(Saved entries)
run 1:
Design top_module, start of the top module:
module top_module (
    input clk,
    input rst,
    output [18:0] imem_addr,               
    input  [18:0] imem_rdata,              
    output [8:0]  dmem_addr,               
    input  [18:0] dmem_rdata,              
    output [18:0] dmem_wdata,              
    output        dmem_we,                 
    output        halt                     
);
Size: ~5700 cells after synthesis.
clock: 29.6 ns
lec_check: 0
abc_area: 1
cap_margin: 20
core_aspect_ratio: 0.81
core_margin: 3
core_utilization: 61
gpl_routability_driven: 1
max_routing_layer: met5
place_density: 0.39
setup_slack_margin: 2.07
slew_margin: 20
run.sh (not shown) runs the stock make flow with config.mk's settings and CLKGATE_MAP_FILE=.
The layout from run 1, despite a flow that completed every stage, fails the layout checks, with the failing checks listed as negative setup slack.
Modified inputs, run 2 compared to run 1
# run 1
export LEC_CHECK = 0
export ABC_AREA = 1
export CAP_MARGIN = 20
export CORE_ASPECT_RATIO = 0.81
export CORE_MARGIN = 3
export CORE_UTILIZATION = 61
export GPL_ROUTABILITY_DRIVEN = 1
export MAX_ROUTING_LAYER = met5
export PLACE_DENSITY = 0.39
export SETUP_SLACK_MARGIN = 2.07
export SLEW_MARGIN = 20
create_clock -name core_clock -period 29.6 [get_ports {clk}]
# run 2
export LEC_CHECK = 0
export CAP_MARGIN = 20
export CORE_MARGIN = 2
export CORE_UTILIZATION = 53
export SLEW_MARGIN = 20
create_clock -name core_clock -period 16.5 [get_ports {clk}]
--- outcome ---
Each of run 1 and run 2 falls short of a clean finish. STATUS run=run 2 STAGES=ALL_DONE FINAL_CHECKS=FAILED CAUSE=negative setup slack. Comparing run 1 and run 2, the higher number of setup buffers added after CTS is on run 1. As far as detailed-route DRC error count goes, run 2 and run 1 are indistinguishable; the numbers are identical. Diff run 1 and run 2: design area lower in run 1. The setup slack in run 2 sits 10.91 ns below the value recorded for run 1. Post-detailed-route wirelength per cell came out higher on run 2 than on run 1. Reported for run 1 and run 2, number of flops mapped to enable cells by yosys turned out identical to the last digit. Between run 1 and run 2, the overall chip area is higher for run 2. In the metrics for run 1 and run 2, the one carrying the lower post-synthesis xor/xnor area fraction is run 1.
[inputs] run 3 vs run 2
# run 2
export LEC_CHECK = 0
export CAP_MARGIN = 20
export CORE_MARGIN = 2
export CORE_UTILIZATION = 53
export SLEW_MARGIN = 20
create_clock -name core_clock -period 16.5 [get_ports {clk}]
# run 3
export LEC_CHECK = 0
export CAP_MARGIN = 20
export CORE_MARGIN = 2
export CORE_UTILIZATION = 59
export SLEW_MARGIN = 20
create_clock -name core_clock -period 21.2 [get_ports {clk}]
Notes after the runs:
Nothing crashed in run 3 and all stages finished; the problem is that the final layout failed, the offending checks being negative setup slack.
What run 2 reported for layout clock buffer count has to be multiplied by 0.869 to get the figure for run 3.
## Diff of input files: run 4 against run 3
# run 3
export LEC_CHECK = 0
export CAP_MARGIN = 20
export CORE_MARGIN = 2
export CORE_UTILIZATION = 59
export SLEW_MARGIN = 20
create_clock -name core_clock -period 21.2 [get_ports {clk}]
# run 4
export LEC_CHECK = 0
export CAP_MARGIN = 20
export CORE_MARGIN = 2
export CORE_UTILIZATION = 40
export SLEW_MARGIN = 20
create_clock -name core_clock -period 38.5 [get_ports {clk}]
Findings:
Re total negative slack for setup checks: run 3 was lower than run 4. Run 4 has completed all stages; timing, DRC and antenna checks passed. Between run 4 and run 3, it is run 4 whose combinational fraction of the cell area is higher, by 6.7 points. Diff run 3 -> run 4: worst reg2reg path depth moved down; maximum clock rate +about 1.1%; final standard cell utilization of the core down 34 points; setup slack climbed 17.71 ns.

== before ==
top_module again, from the RTL that the note above started with.
Settings: LEC_CHECK=0, ABC_AREA=1, CAP_MARGIN=20, CORE_ASPECT_RATIO=0.81, CORE_MARGIN=2, CORE_UTILIZATION=58, CTS_CLUSTER_DIAMETER=353, GPL_ROUTABILITY_DRIVEN=1, HOLD_SLACK_MARGIN=-0.05, MAX_ROUTING_LAYER=met5, SETUP_SLACK_MARGIN=5.0, SLEW_MARGIN=20, TNS_END_PERCENT=40; clock period 21.1 ns.
The flow completed for before, but it is not clean: the layout still shows setup timing.
#### Input delta (after over before)
Settings: GPL_ROUTABILITY_DRIVEN: 1 -> unset; CORE_ASPECT_RATIO: 0.81 -> unset; ABC_AREA: 1 -> unset; CTS_CLUSTER_DIAMETER: 353 -> unset; MAX_ROUTING_LAYER: met5 -> met4; TNS_END_PERCENT: 40 -> unset; CTS_CLUSTER_SIZE: unset -> 41; SETUP_SLACK_MARGIN: 5.0 -> unset; HOLD_SLACK_MARGIN: -0.05 -> unset; the clock period (ns, I/O delays scaled along): 21.1 -> 16.5.
Results
Ran to the end and failed final checks on setup timing: after. Changes observed in after relative to before: horizontal die dimension went down by 9.6%, critical path depth down 32%. When after is measured against before, its simple-gate portion of the synthesized area turns out 12 points lower.

top_module again, from the RTL that the note above started with.
make LEC_CHECK=0 CAP_MARGIN=20 CORE_MARGIN=2 CORE_UTILIZATION=72 CTS_CLUSTER_DIAMETER=233 HOLD_SLACK_MARGIN=-0.08 MAX_ROUTING_LAYER=met4 PLACE_DENSITY=0.35 SETUP_SLACK_MARGIN=3.8 SLEW_MARGIN=20 TNS_END_PERCENT=5 finish   # period 39.5 ns
The starting point failed in global routing.
Then changed:
==> flow/config.mk (replaced) <==
export PLATFORM = sky130hd
export DESIGN_NAME = top_module
export DESIGN_NICKNAME = top_module
export VERILOG_FILES = /design/flow/design.v
export SDC_FILE = /design/flow/constraint.sdc
export NUM_CORES = 4
export LEC_CHECK = 0
export CAP_MARGIN = 20
export CORE_MARGIN = 2
export CORE_UTILIZATION = 66
export SETUP_SLACK_MARGIN = 4.29
export SLEW_MARGIN = 20
==> flow/constraint.sdc (replaced) <==
create_clock -name core_clock -period 38.5 [get_ports {clk}]
set_input_delay 7.7000 -clock core_clock [delete_from_list [all_inputs] [get_ports {clk}]]
set_output_delay 7.7000 -clock core_clock [all_outputs]
set_load 0.01 [all_outputs]
Result:
- The new run never finished: it broke off in global routing
- die size grows by 8.9%
- synthesized cell count stays the same
- synthesized area stays the same
Then changed:
--- a/flow/config.mk
+++ b/flow/config.mk
@@ -9,4 +9,3 @@
 export CORE_MARGIN = 2
-export CORE_UTILIZATION = 66
-export SETUP_SLACK_MARGIN = 4.29
+export CORE_UTILIZATION = 40
 export SLEW_MARGIN = 20
==> flow/constraint.sdc (replaced) <==
create_clock -name core_clock -period 38.0 [get_ports {clk}]
set_input_delay 7.6000 -clock core_clock [delete_from_list [all_inputs] [get_ports {clk}]]
set_output_delay 7.6000 -clock core_clock [all_outputs]
set_load 0.01 [all_outputs]
After rerunning: Now the flow finished with timing, DRC and antenna clean. Synthesized cell count stays the same. Area after synthesis is unchanged. Die size went up by 64%.
Then changed:
--- a/flow/config.mk
+++ b/flow/config.mk
@@ -9,3 +9,5 @@
 export CORE_MARGIN = 2
-export CORE_UTILIZATION = 40
+export CORE_UTILIZATION = 58
+export CTS_CLUSTER_SIZE = 40
+export SETUP_SLACK_MARGIN = 2.49
 export SLEW_MARGIN = 20
==> flow/constraint.sdc (replaced) <==
create_clock -name core_clock -period 16.5 [get_ports {clk}]
set_input_delay 3.3000 -clock core_clock [delete_from_list [all_inputs] [get_ports {clk}]]
set_output_delay 3.3000 -clock core_clock [all_outputs]
set_load 0.01 [all_outputs]
Effect: The new run ran to the end with violations: negative setup slack; setup slack is worse by 23 ns; design area grows by 14%; core utilization climbs by 33 points; via count went up by 17%; worst hold slack is better by 0.0086 ns; wire length goes up by 10%; fmax falls by 3.0%; synthesized area does not change.

north:
top_module again, from the RTL that the note above started with.
Settings: LEC_CHECK=0, ABC_AREA=1, CAP_MARGIN=20, CELL_PAD_IN_SITES_GLOBAL_PLACEMENT=2, CORE_MARGIN=2, CORE_UTILIZATION=40, CTS_CLUSTER_SIZE=96, GPL_ROUTABILITY_DRIVEN=0, SETUP_SLACK_MARGIN=1.32, SLEW_MARGIN=35; clock period 39.2 ns.
For south, these inputs were changed with respect to north:
diff --git a/flow/config.mk b/flow/config.mk
--- a/flow/config.mk
+++ b/flow/config.mk
@@ -10,6 +10,7 @@
 export CELL_PAD_IN_SITES_GLOBAL_PLACEMENT = 2
-export CORE_MARGIN = 2
-export CORE_UTILIZATION = 40
+export CORE_MARGIN = 7
+export CORE_UTILIZATION = 72
 export CTS_CLUSTER_SIZE = 96
 export GPL_ROUTABILITY_DRIVEN = 0
+export MAX_ROUTING_LAYER = met4
 export SETUP_SLACK_MARGIN = 1.32
--- outcome ---
The higher die boundary width came out of north. Higher area of the die was reported by north, not south. Going from north to south, number of rows in the core area went down about 26%; share of the core filled by cells before placement went up 33 points; vertical die size went down about 22%. Post-synthesis chip area from yosys: north vs south — no meaningful difference. Summary: core box area, south better than north. global placement without I/O (3_1_place_gp_skip_io): south exited with error. As far as gate count after technology mapping goes, south and north are indistinguishable; the numbers are identical.

The RTL this note starts from:
==> flow/design.v <==
module alu (
    input  [18:0] a,
    input  [18:0] b,
    input  [4:0]  opcode,
    output reg [37:0] outau
);
always @(*) begin
    case (opcode)
        5'b00000: outau = {19'b0, a + b};         
        5'b00001: outau = {19'b0, a - b};         
        5'b00010: outau = a * b;                  
        5'b00011: outau = (b != 0) ? {19'b0, a / b} : 38'b0;  
        5'b00100: outau = {19'b0, a + 19'd1};     
        5'b00101: outau = {19'b0, a - 19'd1};     
        5'b00110: outau = {19'b0, a & b};         
        5'b00111: outau = {19'b0, a | b};         
        5'b01000: outau = {19'b0, a ^ b};         
        5'b01001: outau = {19'b0, ~a};            
        default : outau = 38'b0;                  
    endcase
end
endmodule
module program_counter (
    input clk,
    input rst,
    input pc_enable,
    input [1:0] pc_sel,            
    input [18:0] target_addr,      
    output reg [18:0] pc
);
always @(posedge clk or posedge rst) begin
    if (rst) begin
        pc <= 19'd0;
    end 
    else if (pc_enable) begin
        case (pc_sel)
            2'b00: pc <= pc + 1;         
            2'b01: pc <= target_addr;        
            2'b10: pc <= target_addr;        
            2'b11: pc <= target_addr;        
        endcase
    end
end
endmodule
module inst_reg (
    input clk,
    input load_IR,
    input [18:0] ins,               
    output reg [4:0] opcode,        
    output reg [3:0] rs1, rs2, rd,  
    output reg [13:0] addr_imm,     
    output reg [5:0] branch_offset  
);
    localparam OPC_ADD   = 5'd0,
               OPC_SUB   = 5'd1,
               OPC_MUL   = 5'd2,
               OPC_DIV   = 5'd3,
               OPC_INC   = 5'd4,
               OPC_DEC   = 5'd5,
               OPC_AND   = 5'd6,
               OPC_OR    = 5'd7,
               OPC_XOR   = 5'd8,
               OPC_NOT   = 5'd9,
               OPC_LD    = 5'd10,
               OPC_ST    = 5'd11,
               OPC_BEQ   = 5'd12,
               OPC_BNE   = 5'd13,
               OPC_JMP   = 5'd14,
               OPC_CALL  = 5'd15;
    always @(posedge clk) begin
        if (load_IR) begin
            opcode <= ins[18:14];
            rs1 <= 4'd0;
            rs2 <= 4'd0;
            rd <= 4'd0;
            addr_imm <= 14'd0;
            branch_offset <= 6'd0;
            case (ins[18:14])
                OPC_ADD, OPC_SUB, OPC_MUL, OPC_DIV,
                OPC_INC, OPC_DEC, OPC_AND, OPC_OR,
                OPC_XOR, OPC_NOT: begin
                    rs1 <= ins[13:10];
                    rs2 <= ins[9:6];
                    rd  <= ins[5:2];
                end
                OPC_LD, OPC_ST: begin
                    rs1 <= ins[13:10];             
                    rs2 <= ins[9:6];               
                    addr_imm <= {8'd0, ins[5:0]};  
                end
                OPC_BEQ, OPC_BNE: begin
                    rs1 <= ins[13:10];            
                    rs2 <= ins[9:6];              
                    branch_offset <= ins[5:0];    
                end
                OPC_JMP, OPC_CALL: begin
                    addr_imm <= ins[13:0];        
                end
                default: begin
                end
            endcase
        end
    end
endmodule
module reg_file (
    input clk,
    input rst,
    input reg_write,                  
    input [4:0] read_reg1,            
    input [4:0] read_reg2,            
    input [4:0] write_reg,            
    input [18:0] write_data,          
    output [18:0] read_data1,         
    output [18:0] read_data2          
);
    reg [18:0] registers [0:31];
    assign read_data1 = registers[read_reg1];
    assign read_data2 = registers[read_reg2];
    integer i;
    always @(posedge clk or posedge rst) begin
        if (rst) begin
            for (i = 0; i < 32; i = i + 1)
                registers[i] <= 19'd0;
        end else if (reg_write) begin
                        registers[write_reg] <= write_data;
        end
    end
endmodule
module control_unit (
    input clk, rst,
    input [4:0] opcode,                     	 
    input regs_equal,				 
    output reg mem_read,			 
    output reg mem_write,			 
    output reg reg_write,			 
    output reg load_IR,				 
    output reg pc_enable,			 
    output reg [4:0] ALU_op,			 
    output reg [1:0] pc_sel,			 
    output halted				 
);
    parameter FETCH = 3'b000, EXECUTE = 3'b001, MEMORY = 3'b010,
              WRITBK = 3'b011, CONTROL = 3'b100, HALT = 3'b101;
    reg [2:0] state, next_state;
    assign halted = (state == HALT);
    always @(posedge clk or posedge rst) begin
        if (rst)
            state <= FETCH;
        else
            state <= next_state;
    end
    always @(*) begin
        case (state)
            FETCH: next_state = EXECUTE;
            EXECUTE: begin
                case (opcode)
                    5'b01010, 5'b01011: next_state = MEMORY;   				 
                    5'b01100, 5'b01101, 5'b01110, 5'b01111: next_state = CONTROL;	 
                    5'b00000, 5'b00001, 5'b00010, 5'b00011, 5'b00100,
                    5'b00101, 5'b00110, 5'b00111, 5'b01000, 5'b01001: next_state = WRITBK;  
                    5'b11111: next_state = HALT;					 
                    default: next_state = FETCH;					 
                endcase
            end
            MEMORY: begin
                if (opcode == 5'b01010)
                    next_state = WRITBK;	  
                else
                    next_state = FETCH;  	 
            end
            WRITBK: next_state = FETCH;
            CONTROL: next_state = FETCH;
            HALT: next_state = HALT;
            default: next_state = FETCH;
        endcase
    end
    always @(*) begin
        mem_read = 0;
        mem_write = 0;
        reg_write = 0;
        load_IR = 0;
        pc_enable = 0;
        ALU_op = 5'b00000;
        pc_sel = 2'b00;
        case (state)
            FETCH: begin
                mem_read = 1;
                load_IR = 1;
                pc_enable = 1;
                pc_sel = 2'b00;
            end
            EXECUTE: begin
                ALU_op = opcode;
            end
            MEMORY: begin
                if (opcode == 5'b01010)
                    mem_read = 1;        
                else
                    mem_write = 1;       
            end
            WRITBK: begin
                ALU_op = opcode;
                if (opcode != 5'b01011)  
                    reg_write = 1;
            end
            CONTROL: begin
                case (opcode)
                    5'b01100: begin pc_enable = regs_equal;  pc_sel = 2'b01; end  
                    5'b01101: begin pc_enable = !regs_equal; pc_sel = 2'b01; end  
                    5'b01110, 5'b01111: begin pc_enable = 1; pc_sel = 2'b10; end  
                    default: ;
                endcase
            end
            default: ;
        endcase
    end
endmodule
module top_module (
    input clk,
    input rst,
    output [18:0] imem_addr,               
    input  [18:0] imem_rdata,              
    output [8:0]  dmem_addr,               
    input  [18:0] dmem_rdata,              
    output [18:0] dmem_wdata,              
    output        dmem_we,                 
    output        halt                     
);
    wire [4:0] opcode;
    wire [3:0] rs1, rs2, rd;
    wire [13:0] addr_imm;
    wire [5:0] branch_offset;
    wire [4:0] alu_opcode;
    wire [1:0] pc_sel;
    wire [18:0] reg_data1, reg_data2;
    wire [37:0] alu_result;
    wire mem_read, mem_write, reg_write, load_IR, pc_enable;
    wire [18:0] pc_value;
    wire [18:0] target_addr;
    reg [18:0] mem_read_data;
    always @(posedge clk) begin
        if (mem_read)
            mem_read_data <= dmem_rdata;
    end
    wire is_load = (opcode == 5'b01010);
    wire [3:0]  wb_reg  = is_load ? rs2 : rd;
    wire [18:0] wb_data = is_load ? mem_read_data : alu_result[18:0];
    wire [18:0] ea      = reg_data1 + {5'd0, addr_imm};
    assign imem_addr  = pc_value;
    assign dmem_addr  = ea[8:0];
    assign dmem_wdata = reg_data2;
    assign dmem_we    = mem_write;
    assign target_addr = (pc_sel == 2'b01) ? (pc_value + {{13{branch_offset[5]}}, branch_offset}) : {5'd0, addr_imm};
    program_counter PC (
        .clk(clk),
        .rst(rst),
        .pc_enable(pc_enable),
        .pc_sel(pc_sel),
        .target_addr(target_addr),
        .pc(pc_value)
    );
    inst_reg IR (
        .clk(clk),
        .load_IR(load_IR),
        .ins(imem_rdata),
        .opcode(opcode),
        .rs1(rs1),
        .rs2(rs2),
        .rd(rd),
        .addr_imm(addr_imm),
        .branch_offset(branch_offset)
    );
    control_unit CU (
        .clk(clk),
        .rst(rst),
        .opcode(opcode),
        .regs_equal(reg_data1 == reg_data2),
        .mem_read(mem_read),
        .mem_write(mem_write),
        .reg_write(reg_write),
        .load_IR(load_IR),
        .pc_enable(pc_enable),
        .ALU_op(alu_opcode),
        .pc_sel(pc_sel),
        .halted(halt)
    );
    reg_file RF (
        .clk(clk),
        .rst(rst),
        .reg_write(reg_write),
        .read_reg1({1'b0, rs1}),
        .read_reg2({1'b0, rs2}),
        .write_reg({1'b0, wb_reg}),
        .write_data(wb_data),
        .read_data1(reg_data1),
        .read_data2(reg_data2)
    );
    alu ALU (
        .a(reg_data1),
        .b(reg_data2),
        .opcode(alu_opcode),
        .outau(alu_result)
    );
endmodule
clock: 8.87 ns
lec_check: 0
abc_area: 1
cap_margin: 20
core_aspect_ratio: 1.42
core_margin: 2
core_utilization: 72
cts_cluster_diameter: 396
cts_cluster_size: 10
place_density_lb_addon: 0.12
setup_slack_margin: 2.6
slew_margin: 40
The starting point died in 5_1_grt on GRT-0116.
Rerun with:
- ABC_AREA: 1 -> default
- CORE_ASPECT_RATIO: 1.42 -> default
- CORE_UTILIZATION: 72 -> 59
- CTS_CLUSTER_DIAMETER: 396 -> default
- CTS_CLUSTER_SIZE: 10 -> default
- PLACE_DENSITY_LB_ADDON: 0.12 -> default
- SETUP_SLACK_MARGIN: 2.6 -> default
- SLEW_MARGIN: 40 -> 20
- TNS_END_PERCENT: default -> 5
- clock period: 8.87 -> 36.1 ns (I/O delays scaled with it)
Now the flow finished with setup timing left; die area came out higher by 22%; area after synthesis grows by 0.53%; synthesized cell count shrinks by 16%.
Rerun with:
- CORE_UTILIZATION: 59 -> 38
- TNS_END_PERCENT: 5 -> default
- clock period: 36.1 -> 38.0 ns (I/O delays scaled with it)
Result: Now the flow completed without violations; cell area increases by a few percent; hold slack is better by 0.0097 ns; area after synthesis stays the same.
Rerun with:
- CORE_UTILIZATION: 38 -> 56
- SETUP_SLACK_MARGIN: default -> 3.18
- TNS_END_PERCENT: default -> 5
- clock period: 38.0 -> 16.5 ns (I/O delays scaled with it)
The changed run produced a layout that fails on setup timing.
Register-to-register slack got worse by 21 ns.
Wire length came out higher by 2.0%.
Synthesized area does not change.
Via count came out higher by about 10%.
Fmax came out higher by 0.31%.
First-iteration DRC count came out higher by 16%.
Die size came out lower by about 30%.
Sequential cell count is unchanged.
Rerun with:
- CORE_UTILIZATION: 56 -> 15
- SETUP_SLACK_MARGIN: 3.18 -> default
- TNS_END_PERCENT: 5 -> default
- clock period: 16.5 -> 47.2 ns (I/O delays scaled with it)
=>
- Now the flow produced a clean layout
- cell count went up by about a fifth
- worst setup slack gains 24 ns
- fmax went down by about a fifth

**TASK ITEM**
Please reply with an exact copy of the lines above, starting at the first and ending at the line that holds "slew_margin: 20".

**SOLUTION BELOW**
run 1:
Design top_module, start of the top module:
module top_module (
    input clk,
    input rst,
    output [18:0] imem_addr,               
    input  [18:0] imem_rdata,              
    output [8:0]  dmem_addr,               
    input  [18:0] dmem_rdata,              
    output [18:0] dmem_wdata,              
    output        dmem_we,                 
    output        halt                     
);
Size: ~5700 cells after synthesis.
clock: 29.6 ns
lec_check: 0
abc_area: 1
cap_margin: 20
core_aspect_ratio: 0.81
core_margin: 3
core_utilization: 61
gpl_routability_driven: 1
max_routing_layer: met5
place_density: 0.39
setup_slack_margin: 2.07
slew_margin: 20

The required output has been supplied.